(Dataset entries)

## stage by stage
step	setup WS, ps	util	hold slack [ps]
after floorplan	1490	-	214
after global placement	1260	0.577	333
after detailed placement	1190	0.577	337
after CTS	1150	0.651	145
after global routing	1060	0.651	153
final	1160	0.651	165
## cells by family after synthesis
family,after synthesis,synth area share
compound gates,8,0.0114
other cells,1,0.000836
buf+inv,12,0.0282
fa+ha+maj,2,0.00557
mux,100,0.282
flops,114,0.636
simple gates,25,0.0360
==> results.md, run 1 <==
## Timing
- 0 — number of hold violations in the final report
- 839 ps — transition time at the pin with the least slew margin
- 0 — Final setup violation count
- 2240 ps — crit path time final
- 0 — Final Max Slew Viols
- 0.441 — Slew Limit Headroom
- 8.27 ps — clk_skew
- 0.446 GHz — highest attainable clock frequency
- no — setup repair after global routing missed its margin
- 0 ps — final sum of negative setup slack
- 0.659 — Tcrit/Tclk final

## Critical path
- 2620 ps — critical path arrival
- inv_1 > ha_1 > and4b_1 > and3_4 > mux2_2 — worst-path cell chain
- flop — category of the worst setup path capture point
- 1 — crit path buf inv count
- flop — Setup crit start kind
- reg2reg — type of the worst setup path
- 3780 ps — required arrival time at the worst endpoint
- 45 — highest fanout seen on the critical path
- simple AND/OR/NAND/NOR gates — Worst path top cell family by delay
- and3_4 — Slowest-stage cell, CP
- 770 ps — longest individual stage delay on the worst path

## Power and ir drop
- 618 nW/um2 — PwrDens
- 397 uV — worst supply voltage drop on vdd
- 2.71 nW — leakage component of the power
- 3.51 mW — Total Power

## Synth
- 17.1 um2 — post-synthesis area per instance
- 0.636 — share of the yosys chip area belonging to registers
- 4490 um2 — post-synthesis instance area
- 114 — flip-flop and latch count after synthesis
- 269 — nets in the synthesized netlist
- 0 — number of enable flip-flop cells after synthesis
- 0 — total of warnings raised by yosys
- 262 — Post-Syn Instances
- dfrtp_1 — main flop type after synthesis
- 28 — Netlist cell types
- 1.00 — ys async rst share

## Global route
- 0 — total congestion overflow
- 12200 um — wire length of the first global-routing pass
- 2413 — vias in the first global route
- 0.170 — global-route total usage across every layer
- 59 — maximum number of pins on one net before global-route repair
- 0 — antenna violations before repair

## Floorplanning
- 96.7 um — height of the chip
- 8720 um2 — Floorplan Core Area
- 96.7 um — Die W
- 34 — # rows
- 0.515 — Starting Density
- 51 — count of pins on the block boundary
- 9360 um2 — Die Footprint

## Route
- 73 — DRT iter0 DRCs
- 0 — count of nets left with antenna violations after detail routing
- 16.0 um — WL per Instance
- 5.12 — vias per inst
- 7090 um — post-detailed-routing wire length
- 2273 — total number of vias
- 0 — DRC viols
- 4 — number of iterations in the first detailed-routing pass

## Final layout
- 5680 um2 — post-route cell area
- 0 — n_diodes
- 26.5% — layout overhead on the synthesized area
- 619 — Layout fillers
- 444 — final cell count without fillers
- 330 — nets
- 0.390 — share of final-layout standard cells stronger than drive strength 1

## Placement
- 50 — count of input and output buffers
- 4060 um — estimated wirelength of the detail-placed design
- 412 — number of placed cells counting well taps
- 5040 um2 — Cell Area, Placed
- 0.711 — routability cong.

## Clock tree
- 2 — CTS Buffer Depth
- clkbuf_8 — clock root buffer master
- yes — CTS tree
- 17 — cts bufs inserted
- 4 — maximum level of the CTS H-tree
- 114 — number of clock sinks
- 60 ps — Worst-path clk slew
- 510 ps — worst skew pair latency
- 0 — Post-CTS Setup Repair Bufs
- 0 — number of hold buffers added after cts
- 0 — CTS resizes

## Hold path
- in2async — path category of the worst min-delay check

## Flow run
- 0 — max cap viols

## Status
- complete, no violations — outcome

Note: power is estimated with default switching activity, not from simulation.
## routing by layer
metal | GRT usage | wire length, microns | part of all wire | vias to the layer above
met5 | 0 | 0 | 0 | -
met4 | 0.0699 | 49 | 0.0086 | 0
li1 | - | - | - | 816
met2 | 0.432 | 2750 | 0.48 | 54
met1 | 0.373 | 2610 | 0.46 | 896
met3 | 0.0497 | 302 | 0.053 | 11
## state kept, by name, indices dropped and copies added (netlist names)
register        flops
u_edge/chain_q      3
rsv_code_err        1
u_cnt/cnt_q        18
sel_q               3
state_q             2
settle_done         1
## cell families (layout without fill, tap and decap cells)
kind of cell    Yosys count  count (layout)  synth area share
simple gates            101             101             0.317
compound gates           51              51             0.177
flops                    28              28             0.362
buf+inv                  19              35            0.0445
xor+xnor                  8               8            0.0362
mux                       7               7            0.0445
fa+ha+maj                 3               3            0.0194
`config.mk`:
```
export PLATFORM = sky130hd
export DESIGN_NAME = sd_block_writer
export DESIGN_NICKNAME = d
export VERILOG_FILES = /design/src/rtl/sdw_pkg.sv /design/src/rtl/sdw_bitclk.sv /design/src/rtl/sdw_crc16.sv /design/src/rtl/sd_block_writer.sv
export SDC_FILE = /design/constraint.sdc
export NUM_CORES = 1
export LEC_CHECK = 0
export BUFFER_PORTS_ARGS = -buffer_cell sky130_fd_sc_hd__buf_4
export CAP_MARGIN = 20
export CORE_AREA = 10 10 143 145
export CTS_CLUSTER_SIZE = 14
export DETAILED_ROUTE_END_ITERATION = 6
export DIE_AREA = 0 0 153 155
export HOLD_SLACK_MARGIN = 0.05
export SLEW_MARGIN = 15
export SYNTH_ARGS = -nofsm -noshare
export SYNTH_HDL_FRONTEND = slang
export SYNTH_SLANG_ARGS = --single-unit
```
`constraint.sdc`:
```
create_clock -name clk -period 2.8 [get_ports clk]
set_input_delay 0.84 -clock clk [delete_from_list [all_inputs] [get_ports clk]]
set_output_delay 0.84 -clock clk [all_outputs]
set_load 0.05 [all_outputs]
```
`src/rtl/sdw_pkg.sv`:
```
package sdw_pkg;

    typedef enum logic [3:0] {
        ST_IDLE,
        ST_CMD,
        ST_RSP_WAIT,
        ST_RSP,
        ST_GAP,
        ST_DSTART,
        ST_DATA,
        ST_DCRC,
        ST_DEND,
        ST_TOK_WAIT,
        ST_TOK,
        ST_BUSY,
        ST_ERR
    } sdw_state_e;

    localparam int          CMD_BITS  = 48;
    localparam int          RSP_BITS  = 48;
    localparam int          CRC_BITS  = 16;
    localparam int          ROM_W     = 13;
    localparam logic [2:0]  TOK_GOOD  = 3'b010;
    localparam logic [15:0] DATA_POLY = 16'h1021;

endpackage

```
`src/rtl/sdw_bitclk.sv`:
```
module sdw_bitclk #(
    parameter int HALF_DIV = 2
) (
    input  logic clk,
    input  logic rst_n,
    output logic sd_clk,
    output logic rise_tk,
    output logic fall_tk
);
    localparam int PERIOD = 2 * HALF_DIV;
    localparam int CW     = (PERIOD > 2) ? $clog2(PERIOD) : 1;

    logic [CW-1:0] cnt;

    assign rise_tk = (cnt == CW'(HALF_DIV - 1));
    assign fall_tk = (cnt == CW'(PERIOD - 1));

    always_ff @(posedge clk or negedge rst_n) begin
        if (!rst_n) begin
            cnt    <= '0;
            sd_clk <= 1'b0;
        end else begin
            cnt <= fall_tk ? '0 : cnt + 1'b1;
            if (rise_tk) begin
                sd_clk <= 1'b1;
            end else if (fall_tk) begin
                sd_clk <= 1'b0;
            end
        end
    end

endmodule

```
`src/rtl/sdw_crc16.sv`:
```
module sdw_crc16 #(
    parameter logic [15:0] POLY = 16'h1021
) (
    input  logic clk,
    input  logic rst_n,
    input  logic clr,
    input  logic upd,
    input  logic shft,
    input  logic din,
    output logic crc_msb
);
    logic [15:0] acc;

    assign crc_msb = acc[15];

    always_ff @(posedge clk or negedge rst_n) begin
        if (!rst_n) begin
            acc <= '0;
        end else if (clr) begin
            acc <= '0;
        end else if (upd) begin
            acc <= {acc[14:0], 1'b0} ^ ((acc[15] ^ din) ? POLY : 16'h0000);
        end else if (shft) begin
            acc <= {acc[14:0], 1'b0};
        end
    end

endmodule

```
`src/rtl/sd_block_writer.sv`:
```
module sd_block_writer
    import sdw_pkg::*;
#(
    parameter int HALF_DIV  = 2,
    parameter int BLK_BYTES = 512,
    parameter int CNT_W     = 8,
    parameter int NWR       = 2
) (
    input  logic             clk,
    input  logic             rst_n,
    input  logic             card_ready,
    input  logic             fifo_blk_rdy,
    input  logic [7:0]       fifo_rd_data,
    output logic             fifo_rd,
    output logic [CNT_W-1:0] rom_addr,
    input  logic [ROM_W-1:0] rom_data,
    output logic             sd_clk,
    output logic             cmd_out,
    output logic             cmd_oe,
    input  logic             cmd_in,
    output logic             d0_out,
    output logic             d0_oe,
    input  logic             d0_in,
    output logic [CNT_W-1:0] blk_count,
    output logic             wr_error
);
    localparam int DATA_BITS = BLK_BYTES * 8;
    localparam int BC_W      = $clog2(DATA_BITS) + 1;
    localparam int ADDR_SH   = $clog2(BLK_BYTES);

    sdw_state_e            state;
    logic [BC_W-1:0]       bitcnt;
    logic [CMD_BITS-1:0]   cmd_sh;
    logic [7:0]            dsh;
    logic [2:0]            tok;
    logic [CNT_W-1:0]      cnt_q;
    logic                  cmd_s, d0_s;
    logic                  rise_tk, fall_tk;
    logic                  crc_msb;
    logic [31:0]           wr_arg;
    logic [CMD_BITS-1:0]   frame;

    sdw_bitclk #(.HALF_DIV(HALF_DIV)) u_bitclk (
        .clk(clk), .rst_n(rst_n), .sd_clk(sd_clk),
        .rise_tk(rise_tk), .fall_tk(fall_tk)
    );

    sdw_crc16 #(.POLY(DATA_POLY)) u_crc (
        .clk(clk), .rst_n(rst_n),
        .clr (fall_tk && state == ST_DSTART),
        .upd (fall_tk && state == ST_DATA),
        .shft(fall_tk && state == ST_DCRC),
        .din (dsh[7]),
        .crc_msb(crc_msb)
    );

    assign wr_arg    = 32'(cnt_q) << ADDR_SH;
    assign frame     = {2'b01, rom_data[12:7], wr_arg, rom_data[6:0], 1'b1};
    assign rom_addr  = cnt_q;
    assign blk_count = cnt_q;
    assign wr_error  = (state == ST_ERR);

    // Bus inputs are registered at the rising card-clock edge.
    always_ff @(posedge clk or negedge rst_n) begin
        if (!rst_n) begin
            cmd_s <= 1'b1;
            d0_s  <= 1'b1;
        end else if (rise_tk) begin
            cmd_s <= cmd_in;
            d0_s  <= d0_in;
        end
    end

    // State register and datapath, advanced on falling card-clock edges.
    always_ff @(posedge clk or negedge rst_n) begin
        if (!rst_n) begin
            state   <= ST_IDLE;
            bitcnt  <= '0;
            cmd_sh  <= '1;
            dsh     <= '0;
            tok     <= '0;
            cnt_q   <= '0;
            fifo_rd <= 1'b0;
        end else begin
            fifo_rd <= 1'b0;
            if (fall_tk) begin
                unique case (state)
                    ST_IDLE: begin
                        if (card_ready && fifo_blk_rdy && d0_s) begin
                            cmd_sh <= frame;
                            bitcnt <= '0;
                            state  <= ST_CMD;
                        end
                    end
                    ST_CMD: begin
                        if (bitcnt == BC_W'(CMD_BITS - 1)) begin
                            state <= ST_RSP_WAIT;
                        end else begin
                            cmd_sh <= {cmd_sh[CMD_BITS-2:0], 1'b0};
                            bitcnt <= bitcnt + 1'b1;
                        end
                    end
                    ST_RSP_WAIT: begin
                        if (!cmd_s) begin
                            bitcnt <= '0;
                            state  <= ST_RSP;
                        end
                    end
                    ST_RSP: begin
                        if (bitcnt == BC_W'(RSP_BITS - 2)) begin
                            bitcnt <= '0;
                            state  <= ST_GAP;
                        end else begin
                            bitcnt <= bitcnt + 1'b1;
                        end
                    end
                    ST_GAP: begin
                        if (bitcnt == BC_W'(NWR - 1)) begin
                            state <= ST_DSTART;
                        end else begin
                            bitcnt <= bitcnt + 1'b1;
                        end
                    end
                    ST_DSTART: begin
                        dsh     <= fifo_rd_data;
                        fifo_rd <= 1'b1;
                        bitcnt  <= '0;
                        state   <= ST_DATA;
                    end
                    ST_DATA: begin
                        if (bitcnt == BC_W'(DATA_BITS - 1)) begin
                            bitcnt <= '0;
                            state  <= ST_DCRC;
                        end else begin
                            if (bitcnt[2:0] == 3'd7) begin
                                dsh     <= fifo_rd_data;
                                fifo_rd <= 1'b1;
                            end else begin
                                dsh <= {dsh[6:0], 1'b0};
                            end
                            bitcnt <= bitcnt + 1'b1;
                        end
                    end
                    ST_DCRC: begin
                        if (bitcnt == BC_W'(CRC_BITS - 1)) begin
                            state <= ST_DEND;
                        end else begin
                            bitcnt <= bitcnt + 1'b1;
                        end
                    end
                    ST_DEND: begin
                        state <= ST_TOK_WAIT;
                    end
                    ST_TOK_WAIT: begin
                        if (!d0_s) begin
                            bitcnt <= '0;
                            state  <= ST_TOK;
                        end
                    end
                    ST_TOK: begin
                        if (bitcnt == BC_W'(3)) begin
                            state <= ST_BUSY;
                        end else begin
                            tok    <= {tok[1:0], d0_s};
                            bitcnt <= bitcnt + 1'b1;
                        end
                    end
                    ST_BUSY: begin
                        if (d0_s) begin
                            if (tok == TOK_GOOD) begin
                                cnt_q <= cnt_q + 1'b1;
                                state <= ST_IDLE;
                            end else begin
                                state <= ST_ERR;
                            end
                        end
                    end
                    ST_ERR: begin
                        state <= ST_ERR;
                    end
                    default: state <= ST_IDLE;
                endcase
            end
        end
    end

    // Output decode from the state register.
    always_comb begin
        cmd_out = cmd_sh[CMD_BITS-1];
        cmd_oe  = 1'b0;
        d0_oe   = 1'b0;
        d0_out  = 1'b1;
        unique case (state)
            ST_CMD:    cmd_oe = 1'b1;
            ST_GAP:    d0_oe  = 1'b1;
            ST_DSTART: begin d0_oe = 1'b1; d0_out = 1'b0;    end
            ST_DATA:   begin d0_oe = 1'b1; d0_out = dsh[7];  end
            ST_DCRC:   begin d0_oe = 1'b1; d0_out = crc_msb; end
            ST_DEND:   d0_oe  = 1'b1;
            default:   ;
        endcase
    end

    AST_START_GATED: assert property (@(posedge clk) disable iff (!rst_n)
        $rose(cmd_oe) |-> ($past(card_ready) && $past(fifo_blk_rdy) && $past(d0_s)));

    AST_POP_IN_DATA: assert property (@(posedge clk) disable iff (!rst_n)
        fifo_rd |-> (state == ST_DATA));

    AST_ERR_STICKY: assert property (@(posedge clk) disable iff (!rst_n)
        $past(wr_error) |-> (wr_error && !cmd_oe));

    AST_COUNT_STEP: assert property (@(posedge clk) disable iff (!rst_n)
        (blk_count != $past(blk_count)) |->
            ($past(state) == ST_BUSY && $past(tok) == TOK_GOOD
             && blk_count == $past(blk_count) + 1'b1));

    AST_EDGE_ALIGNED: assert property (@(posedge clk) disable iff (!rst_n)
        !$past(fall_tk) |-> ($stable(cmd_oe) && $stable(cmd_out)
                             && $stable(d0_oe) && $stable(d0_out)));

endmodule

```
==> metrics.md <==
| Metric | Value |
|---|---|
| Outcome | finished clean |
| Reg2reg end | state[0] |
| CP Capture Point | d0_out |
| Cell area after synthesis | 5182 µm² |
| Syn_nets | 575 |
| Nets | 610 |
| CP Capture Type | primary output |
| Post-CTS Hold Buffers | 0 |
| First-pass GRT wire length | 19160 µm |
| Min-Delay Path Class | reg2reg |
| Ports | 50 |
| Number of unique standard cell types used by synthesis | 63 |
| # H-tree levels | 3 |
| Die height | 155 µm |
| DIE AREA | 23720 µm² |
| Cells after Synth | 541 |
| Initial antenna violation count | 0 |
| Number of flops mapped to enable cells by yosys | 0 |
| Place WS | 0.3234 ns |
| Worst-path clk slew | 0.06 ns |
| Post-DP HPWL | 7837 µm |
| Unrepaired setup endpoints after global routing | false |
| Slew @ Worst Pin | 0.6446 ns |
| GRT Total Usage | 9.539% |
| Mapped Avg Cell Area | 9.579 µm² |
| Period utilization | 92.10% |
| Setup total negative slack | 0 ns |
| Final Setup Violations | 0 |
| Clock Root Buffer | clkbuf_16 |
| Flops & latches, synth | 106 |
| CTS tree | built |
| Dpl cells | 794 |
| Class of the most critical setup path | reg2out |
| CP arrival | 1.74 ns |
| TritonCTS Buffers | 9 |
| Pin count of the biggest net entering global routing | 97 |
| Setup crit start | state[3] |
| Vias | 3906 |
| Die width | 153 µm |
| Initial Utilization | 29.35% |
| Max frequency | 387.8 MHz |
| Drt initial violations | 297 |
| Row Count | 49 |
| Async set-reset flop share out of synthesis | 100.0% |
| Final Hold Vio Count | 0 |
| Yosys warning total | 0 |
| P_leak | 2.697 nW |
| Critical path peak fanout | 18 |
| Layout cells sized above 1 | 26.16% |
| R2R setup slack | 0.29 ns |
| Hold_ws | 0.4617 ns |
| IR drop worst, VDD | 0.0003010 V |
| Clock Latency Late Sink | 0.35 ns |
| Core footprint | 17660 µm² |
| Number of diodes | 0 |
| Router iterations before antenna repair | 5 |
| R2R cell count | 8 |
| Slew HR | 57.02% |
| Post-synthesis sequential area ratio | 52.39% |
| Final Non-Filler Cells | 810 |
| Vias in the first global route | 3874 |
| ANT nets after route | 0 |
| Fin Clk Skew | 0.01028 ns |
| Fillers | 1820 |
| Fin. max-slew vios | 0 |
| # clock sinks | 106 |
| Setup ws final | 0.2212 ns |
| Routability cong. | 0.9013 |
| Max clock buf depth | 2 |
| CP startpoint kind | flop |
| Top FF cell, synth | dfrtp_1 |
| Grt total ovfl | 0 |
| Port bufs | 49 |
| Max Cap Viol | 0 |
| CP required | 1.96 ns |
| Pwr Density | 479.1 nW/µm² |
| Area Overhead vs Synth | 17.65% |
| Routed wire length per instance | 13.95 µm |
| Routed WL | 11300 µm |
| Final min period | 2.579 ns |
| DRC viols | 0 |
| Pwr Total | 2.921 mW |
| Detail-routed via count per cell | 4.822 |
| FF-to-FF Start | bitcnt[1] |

* [Task directions]: Once you find the line with "family,after synthesis,synth area share" above, print it and every line after it up to and including the line with "- and3_4 — Slowest-stage cell, CP", exactly as written and nothing else.

* [Task solution]:
family,after synthesis,synth area share
compound gates,8,0.0114
other cells,1,0.000836
buf+inv,12,0.0282
fa+ha+maj,2,0.00557
mux,100,0.282
flops,114,0.636
simple gates,25,0.0360
==> results.md, run 1 <==
## Timing
- 0 — number of hold violations in the final report
- 839 ps — transition time at the pin with the least slew margin
- 0 — Final setup violation count
- 2240 ps — crit path time final
- 0 — Final Max Slew Viols
- 0.441 — Slew Limit Headroom
- 8.27 ps — clk_skew
- 0.446 GHz — highest attainable clock frequency
- no — setup repair after global routing missed its margin
- 0 ps — final sum of negative setup slack
- 0.659 — Tcrit/Tclk final

## Critical path
- 2620 ps — critical path arrival
- inv_1 > ha_1 > and4b_1 > and3_4 > mux2_2 — worst-path cell chain
- flop — category of the worst setup path capture point
- 1 — crit path buf inv count
- flop — Setup crit start kind
- reg2reg — type of the worst setup path
- 3780 ps — required arrival time at the worst endpoint
- 45 — highest fanout seen on the critical path
- simple AND/OR/NAND/NOR gates — Worst path top cell family by delay
- and3_4 — Slowest-stage cell, CP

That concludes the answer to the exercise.